Guilty of a burglary in Clinton County and taking 400 DVDs among other items, a Dayton-area woman has received an 18-month prison term.
Stephanie E. Cline, 26, of Brookville, was brought to her sentencing hearing this week in Clinton County from state prison where she has been since July 2013 for another offense.
In addition to the DVDs, Cline stole hand tools, an amplifier and a television, according to the indictment against her.
The burglary occurred three years ago in January 2011. She originally was put on a two-year term of community controls in fall 2011. However, she broke her community controls, for one thing by failing to report to her supervision officer due to being in prison, court papers stated.
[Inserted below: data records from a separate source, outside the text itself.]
<file path="config.mk">
export PLATFORM = sky130hd
export DESIGN_NAME = fc_neuron_seq_flat
export DESIGN_NICKNAME = d
export VERILOG_FILES = /design/src/rtl/fc_neuron_seq_if.sv /design/src/rtl/fc_neuron_seq.sv /design/src/flat_wrapper.sv
export SDC_FILE = /design/constraint.sdc
export NUM_CORES = 1
export LEC_CHECK = 0
export CAP_MARGIN = 10
export CORE_ASPECT_RATIO = 0.75
export CORE_MARGIN = 2
export CORE_UTILIZATION = 53
export CTS_BUF_LIST = sky130_fd_sc_hd__clkbuf_8
export DETAILED_ROUTE_END_ITERATION = 6
export PLACE_DENSITY = 0.84
export SKIP_LAST_GASP = 1
export SYNTH_ARGS = -nofsm -noshare
export SYNTH_HDL_FRONTEND = slang
export SYNTH_SLANG_ARGS = --single-unit
</file>
<file path="constraint.sdc">
create_clock -name clk -period 31.6 [get_ports clk]
set_clock_uncertainty 0.1 [all_clocks]
set_input_delay 6.32 -clock clk [delete_from_list [all_inputs] [get_ports clk]]
set_output_delay 6.32 -clock clk [all_outputs]
set_load 0.01 [all_outputs]
</file>
`config.mk`:
```
export PLATFORM = sky130hd
export DESIGN_NAME = vending_machine_param
export DESIGN_NICKNAME = d
export VERILOG_FILES = /design/src/rtl/vending_machine_param.sv
export SDC_FILE = /design/constraint.sdc
export NUM_CORES = 1
export LEC_CHECK = 0
export ABC_AREA = 1
export ABC_CLOCK_PERIOD_IN_PS = 5300
export CAP_MARGIN = 10
export CORE_MARGIN = 4
export CORE_UTILIZATION = 50
export CTS_CLUSTER_SIZE = 14
export DETAILED_ROUTE_END_ITERATION = 10
export PLACE_DENSITY = 0.75
export SLEW_MARGIN = 20
export SYNTH_ARGS = -nofsm -noshare
export SYNTH_HDL_FRONTEND = slang
export SYNTH_SLANG_ARGS = --single-unit
```
`constraint.sdc`:
```
create_clock -name clk_i -period 5.3 [get_ports clk_i]
set_input_delay 1.325 -clock clk_i [delete_from_list [all_inputs] [get_ports clk_i]]
set_output_delay 1.325 -clock clk_i [all_outputs]
set_load 0.02 [all_outputs]
```
**src/rtl/instr_fetch.sv**
```systemverilog
// instr_fetch: single-outstanding instruction fetch FSM with redirect and decode handshake
module instr_fetch #(
  parameter logic [31:0] RESET_PC = 32'h0000_0000
) (
  input  logic        clk,
  input  logic        rst,
  output logic        imem_req_valid,
  output logic [31:0] imem_req_addr,
  input  logic        imem_req_ready,
  input  logic        imem_resp_valid,
  input  logic [31:0] imem_resp_data,
  input  logic        redirect_valid,
  input  logic [31:0] redirect_pc,
  output logic        out_valid,
  output logic [31:0] out_instr,
  output logic [31:0] out_pc,
  input  logic        out_ready
);
  typedef enum logic [2:0] {IDLE, REQ, WAIT, HOLD, DRAIN} state_t;
  state_t state, state_n;
  logic [31:0] pc;
  assign imem_req_valid = state == REQ;
  assign imem_req_addr  = pc;
  assign out_valid      = state == HOLD;
  // next state: a redirect sends any in-flight response to DRAIN so it is never delivered
  always_comb begin
    state_n = state;
    case (state)
      IDLE:    state_n = REQ;
      REQ:     state_n = imem_req_ready ? (redirect_valid ? DRAIN : WAIT) : REQ;
      WAIT:    state_n = imem_resp_valid ? (redirect_valid ? REQ : HOLD) : (redirect_valid ? DRAIN : WAIT);
      HOLD:    state_n = (redirect_valid || out_ready) ? REQ : HOLD;
      DRAIN:   state_n = imem_resp_valid ? REQ : DRAIN;
      default: state_n = IDLE;
    endcase
  end
  // state, pc and captured instruction; redirect outranks a response landing the same cycle
  always_ff @(posedge clk) begin
    if (rst) begin
      state     <= IDLE;
      pc        <= RESET_PC;
      out_instr <= '0;
      out_pc    <= '0;
    end else begin
      state <= state_n;
      if (redirect_valid)
        pc <= redirect_pc & ~32'h3;
      else if (state == WAIT && imem_resp_valid) begin
        out_instr <= imem_resp_data;
        out_pc    <= pc;
        pc        <= pc + 32'd4;
      end
    end
  end
endmodule

```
Credit was granted for 348 days already served in custody. Cline was in the MonDay program for 168 days, according to a court document.
In an unrelated sentencing, 36-year-old Matthew M. Louiso of Lebanon, Ohio, was sent to prison Tuesday for six months for dealing drugs in Clinton County.
Specifically, Louiso was found guilty of trafficking in heroin and the prescription pain-relief medication oxycodone.
In a plea agreement, both prosecution and defense counsel recommended the six-month imprisonment.
Additionally, Louiso’s license to drive was suspended for one year, effective Tuesday.
In a third local felony sentencing, 35-year-old Jacqueline A. McLaughlin of Dayton was placed on community controls Tuesday for a year for possessing methamphetamine in Clinton County.
She also was found guilty of failing to appear at a prior scheduled sentencing hearing in the drug-possession case.
McLaughlin faces a year in prison if she breaks the orders of her community controls.
Her license to drive was suspended for six months. While driving privileges might be granted, her license was already under suspension, stated court papers.
Credit was granted for 29 days in the local jail.
Clinton County Common Pleas Judge John W. “Tim” Rudduck stated McLaughlin must take part in programming that her probation supervisors find necessary, “with special emphasis placed on treatment for substance abuse problems and mental health issues the court believes may exist.”
McLaughlin has a prior felony conviction.